# Cooler transport Flagstaff to Colorado



## Rendezvous River Sports (Oct 23, 2014)

No but i have a 210 yeti for $650 and i bet i could find someone to mule it down to you if you are interested. when do you need it by?


----------



## jalthage (May 11, 2006)

You can try this app. 
www.roadie.com


----------



## sledhooligan (Mar 12, 2009)

Rendezvous River Sports said:


> No but i have a 210 yeti for $650 and i bet i could find someone to mule it down to you if you are interested. when do you need it by?
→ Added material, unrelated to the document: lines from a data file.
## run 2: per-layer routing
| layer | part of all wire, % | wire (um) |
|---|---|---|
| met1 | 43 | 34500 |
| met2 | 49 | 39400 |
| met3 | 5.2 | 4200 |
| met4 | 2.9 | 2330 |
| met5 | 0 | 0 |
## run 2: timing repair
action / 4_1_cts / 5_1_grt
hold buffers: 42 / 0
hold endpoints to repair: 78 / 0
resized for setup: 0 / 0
==> src/bba_pkg.sv <==
// ----------------------------------------------------------------------------
// bba_pkg
// Shared types, constants and index helpers for the buddy block allocator.
// ----------------------------------------------------------------------------
package bba_pkg;

   localparam int MAX_ORDER  = 10;
   localparam int POOL_SIZE  = 1 << MAX_ORDER;
   localparam int MAP_SIZE   = 2 << MAX_ORDER;
   localparam int IDX_W      = MAX_ORDER + 1;
   localparam int WORD_W     = 32;
   localparam int BIT_W      = $clog2(WORD_W);
   localparam int RAM_DEPTH  = MAP_SIZE / WORD_W;
   localparam int RAM_AW     = $clog2(RAM_DEPTH);
   localparam int ORD_W      = 4;

   typedef enum logic [1:0] {
      ST_OK       = 2'd0,
      ST_NO_SPACE = 2'd1,
      ST_BAD      = 2'd2
   } status_type;

   typedef enum logic {
      OP_ALLOC = 1'b0,
      OP_FREE  = 1'b1
   } op_type;

   typedef enum logic [3:0] {
      S_IDLE,
      S_CLEAR,
      S_CARVE_SEL,
      S_DECODE,
      S_SRCH_ORD,
      S_SRCH_RD,
      S_SRCH_CHK,
      S_SPLIT_SEL,
      S_MERGE_SEL,
      S_MERGE_RD,
      S_MERGE_CHK,
      S_SET_RD,
      S_SET_WR,
      S_DONE
   } state_type;

   // first bit of order k in the flat map
   function automatic logic [IDX_W-1:0] order_lo(input logic [ORD_W-1:0] k);
      logic [IDX_W:0] v;
      v = (IDX_W+1)'(MAP_SIZE) - ((IDX_W+1)'(MAP_SIZE) >> k);
      return v[IDX_W-1:0];
   endfunction

   // last bit of order k in the flat map
   function automatic logic [IDX_W-1:0] order_hi(input logic [ORD_W-1:0] k);
      logic [IDX_W:0] v;
      v = (IDX_W+1)'(order_lo(k)) + ((IDX_W+1)'(POOL_SIZE) >> k) - (IDX_W+1)'(1);
      return v[IDX_W-1:0];
   endfunction

   function automatic logic [IDX_W-1:0] map_index(input logic [ORD_W-1:0] k,
                                                  input logic [MAX_ORDER-1:0] off);
      logic [IDX_W-1:0] slot;
      slot = IDX_W'(off >> k);
      return order_lo(k) + slot;
   endfunction

   function automatic logic [ORD_W-1:0] ceil_log2(input logic [IDX_W-1:0] v);
      logic [ORD_W-1:0] r;
      r = '0;
      for (int i = IDX_W; i >= 0; i--) begin
         if (((IDX_W+1)'(1) << i) >= (IDX_W+1)'(v)) begin
            r = ORD_W'(i);
         end
      end
      return r;
   endfunction

   function automatic logic [ORD_W-1:0] floor_log2(input logic [IDX_W-1:0] v);
      logic [ORD_W-1:0] r;
      r = '0;
      for (int i = 0; i < IDX_W; i++) begin
         if (v[i]) begin
            r = ORD_W'(i);
         end
      end
      return r;
   endfunction

endpackage

==> src/bba_if.sv <==
// ----------------------------------------------------------------------------
// bba_req_if / bba_rsp_if
// Valid/ready channels carrying requests and responses of the allocator.
// ----------------------------------------------------------------------------
interface bba_req_if;
   logic        valid;
   logic        ready;
   logic        operation;
   logic [10:0] block_count;
   logic [9:0]  block_offset;

   modport source (output valid, output operation, output block_count,
                   output block_offset, input ready);
   modport sink   (input valid, input operation, input block_count,
                   input block_offset, output ready);
endinterface

interface bba_rsp_if;
   logic        valid;
   logic        ready;
   logic [1:0]  status;
   logic [9:0]  alloc_offset;
   logic [10:0] free_blocks;

   modport source (output valid, output status, output alloc_offset,
                   output free_blocks, input ready);
   modport sink   (input valid, input status, input alloc_offset,
                   input free_blocks, output ready);
endinterface

==> src/bba_ram.sv <==
// ----------------------------------------------------------------------------
// bba_ram
// Generic single-write, single-read RAM with registered read data.
// ----------------------------------------------------------------------------
module bba_ram #(
   parameter int WIDTH = 32,
   parameter int DEPTH = 64
) (
   input  logic                     clock,
   input  logic                     we,
   input  logic [$clog2(DEPTH)-1:0] waddr,
   input  logic [WIDTH-1:0]         wdata,
   input  logic [$clog2(DEPTH)-1:0] raddr,
   output logic [WIDTH-1:0]         rdata
);

   logic [WIDTH-1:0] mem [DEPTH];
   logic [WIDTH-1:0] rdata_ff;

   always_ff @(posedge clock) begin
      if (we) begin
         mem[waddr] <= wdata;
      end
      rdata_ff <= mem[raddr];
   end

   assign rdata = rdata_ff;

endmodule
Think you meant to post this in "worst deals out there". 
Why would I ever want a cooler that isn't true to size , stays cold half as long and costs all most three times as much as the one I'm buying.
Apple and Yeti products are the most ove hyped over priced underwhelming products ever........
But thanks for the offer


----------



## Mattchu (May 29, 2015)

$650 for a cooler? wow, some rich rafters out there!


----------



## Electric-Mayhem (Jan 19, 2004)

Mattchu said:


> $650 for a cooler? wow, some rich rafters out there!


Yeah...and that is the used price. Buy it new from Yeti and its $800.


----------



## theusualsuspect (Apr 11, 2014)

Check your pm


----------